Why is corruption on the gigantic scale revealed by the Gupta and Agrizzi sagas and the theft of billions in public money designated for poor South Africans, not enough to get the blood of the youth boiling? Is it too abstract, removed from most peoples’ daily lives?
Leaders call for a calm approach, to ‘let the law take its course’. And the ANC, many of whose senior members face corruption allegations, continues deploying them on its campaign trail, including tainted former president Jacob Zuma. The party says they have not been legally convicted, so there is no reason for them not to be its public face.
But most South Africans don’t believe those guilty of corruption will ever suffer any consequences. If they are charged in court, they will drag out the process endlessly, with appeal after appeal, as Zuma did with charges against him.
What if a person has had enough of the charade, and wanted to protest individually, not wait for a movement? While South African and Israeli issues differ, there was an example of such an individual act on Sunday in Tel Aviv’s Rabin Square, when controversial Israeli performance artist and playwright Ariel Bronz chained himself by the neck with a lock and chains to a steel beam that is part of a Holocaust memorial sculpture.

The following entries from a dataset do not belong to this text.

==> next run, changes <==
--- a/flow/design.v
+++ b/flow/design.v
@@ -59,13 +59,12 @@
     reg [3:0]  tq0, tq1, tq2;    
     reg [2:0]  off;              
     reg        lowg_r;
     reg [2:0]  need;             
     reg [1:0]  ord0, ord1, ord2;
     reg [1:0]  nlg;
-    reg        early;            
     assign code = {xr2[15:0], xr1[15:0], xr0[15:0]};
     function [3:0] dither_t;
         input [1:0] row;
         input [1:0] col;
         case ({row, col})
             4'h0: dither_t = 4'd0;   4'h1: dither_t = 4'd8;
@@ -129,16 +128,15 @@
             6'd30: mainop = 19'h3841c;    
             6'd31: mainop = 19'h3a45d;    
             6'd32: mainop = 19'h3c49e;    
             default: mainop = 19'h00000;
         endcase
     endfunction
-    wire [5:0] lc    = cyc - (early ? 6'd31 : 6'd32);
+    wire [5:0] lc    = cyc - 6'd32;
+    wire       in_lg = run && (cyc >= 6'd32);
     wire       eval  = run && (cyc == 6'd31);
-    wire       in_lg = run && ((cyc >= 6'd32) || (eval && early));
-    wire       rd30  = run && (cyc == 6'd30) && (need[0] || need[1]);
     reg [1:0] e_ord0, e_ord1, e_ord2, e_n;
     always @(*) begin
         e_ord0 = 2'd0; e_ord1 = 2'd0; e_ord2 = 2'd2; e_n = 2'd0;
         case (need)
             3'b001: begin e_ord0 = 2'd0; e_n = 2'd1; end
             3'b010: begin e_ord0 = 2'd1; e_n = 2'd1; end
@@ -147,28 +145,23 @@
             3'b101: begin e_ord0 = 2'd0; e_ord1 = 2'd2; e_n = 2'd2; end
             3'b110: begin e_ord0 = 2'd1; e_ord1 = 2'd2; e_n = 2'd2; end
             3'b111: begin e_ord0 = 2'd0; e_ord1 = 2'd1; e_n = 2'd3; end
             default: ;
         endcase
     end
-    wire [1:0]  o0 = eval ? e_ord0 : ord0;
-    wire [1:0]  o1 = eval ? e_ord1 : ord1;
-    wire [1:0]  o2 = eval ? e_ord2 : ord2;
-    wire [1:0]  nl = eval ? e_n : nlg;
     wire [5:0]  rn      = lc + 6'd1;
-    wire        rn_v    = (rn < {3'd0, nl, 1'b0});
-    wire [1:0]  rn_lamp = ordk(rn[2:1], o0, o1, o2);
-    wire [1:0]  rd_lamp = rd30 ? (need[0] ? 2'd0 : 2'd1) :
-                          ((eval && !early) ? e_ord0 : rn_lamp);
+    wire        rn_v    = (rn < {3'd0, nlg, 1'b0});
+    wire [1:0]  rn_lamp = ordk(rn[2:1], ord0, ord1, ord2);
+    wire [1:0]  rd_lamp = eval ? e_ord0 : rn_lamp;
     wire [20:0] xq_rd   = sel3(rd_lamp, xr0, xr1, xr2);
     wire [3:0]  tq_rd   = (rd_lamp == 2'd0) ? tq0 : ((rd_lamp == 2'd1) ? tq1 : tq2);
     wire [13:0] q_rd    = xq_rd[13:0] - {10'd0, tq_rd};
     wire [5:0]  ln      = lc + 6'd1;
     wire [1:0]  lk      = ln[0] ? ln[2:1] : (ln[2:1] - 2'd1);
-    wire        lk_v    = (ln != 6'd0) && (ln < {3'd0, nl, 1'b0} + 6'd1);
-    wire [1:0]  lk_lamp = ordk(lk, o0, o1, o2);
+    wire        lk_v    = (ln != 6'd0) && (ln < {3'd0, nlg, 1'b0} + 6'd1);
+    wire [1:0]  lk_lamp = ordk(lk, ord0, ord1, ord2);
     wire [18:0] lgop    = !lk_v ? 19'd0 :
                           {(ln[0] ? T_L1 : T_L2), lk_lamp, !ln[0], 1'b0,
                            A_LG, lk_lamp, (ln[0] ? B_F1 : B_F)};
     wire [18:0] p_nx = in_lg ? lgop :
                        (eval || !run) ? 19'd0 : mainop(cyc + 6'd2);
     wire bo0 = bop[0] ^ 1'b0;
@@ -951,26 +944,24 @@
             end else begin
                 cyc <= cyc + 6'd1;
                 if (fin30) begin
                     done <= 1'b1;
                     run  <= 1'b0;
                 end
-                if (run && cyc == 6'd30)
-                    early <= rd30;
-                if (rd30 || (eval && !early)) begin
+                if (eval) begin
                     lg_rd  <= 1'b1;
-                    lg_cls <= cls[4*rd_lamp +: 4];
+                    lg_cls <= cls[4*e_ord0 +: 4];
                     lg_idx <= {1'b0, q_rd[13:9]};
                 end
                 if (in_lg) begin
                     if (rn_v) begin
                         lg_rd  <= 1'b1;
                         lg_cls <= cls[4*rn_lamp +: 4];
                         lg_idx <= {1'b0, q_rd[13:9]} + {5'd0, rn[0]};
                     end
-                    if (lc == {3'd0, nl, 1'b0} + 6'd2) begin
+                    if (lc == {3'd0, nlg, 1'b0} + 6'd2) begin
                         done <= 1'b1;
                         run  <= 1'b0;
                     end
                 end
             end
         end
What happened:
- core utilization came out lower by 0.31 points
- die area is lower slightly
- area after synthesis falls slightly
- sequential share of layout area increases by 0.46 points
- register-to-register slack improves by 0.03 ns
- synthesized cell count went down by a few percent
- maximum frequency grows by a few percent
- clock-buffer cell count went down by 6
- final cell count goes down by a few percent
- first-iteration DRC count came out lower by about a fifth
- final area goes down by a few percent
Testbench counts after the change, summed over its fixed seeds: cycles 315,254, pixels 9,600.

He said it was to protest what he called the ‘substandard treatment’ received in Israel by Holocaust survivors, and he was staging an ‘anti-event’ on the 74th anniversary of the liberation of Auschwitz. He was injured in the process and hospitalised.
What would be the equivalent individual act in South Africa? Would young people be prepared to chain themselves to the wheels of the expensive cars, paid for from the public purse, of corrupt officials who should be working to serve the country rather than driving such cars?
Last Sunday saw a major cricket match at the Wanderers stadium in Johannesburg. Cars filled the streets and happy cricket fans watched the game as if everything was well in the land. But it’s like a fourth monkey in the proverbial set of three brass monkeys who see no evil, hear no evil, and speak no evil, respectively. The fourth one neither sees, hears nor speaks: he just gazes smilingly at his cellphone, proclaiming ‘All is well’.
Most people in any society just want get on with their lives, educate their children, pay the rent and so on. It takes something special to get them riled up, a ‘trouble-maker’. This society badly needs some of those.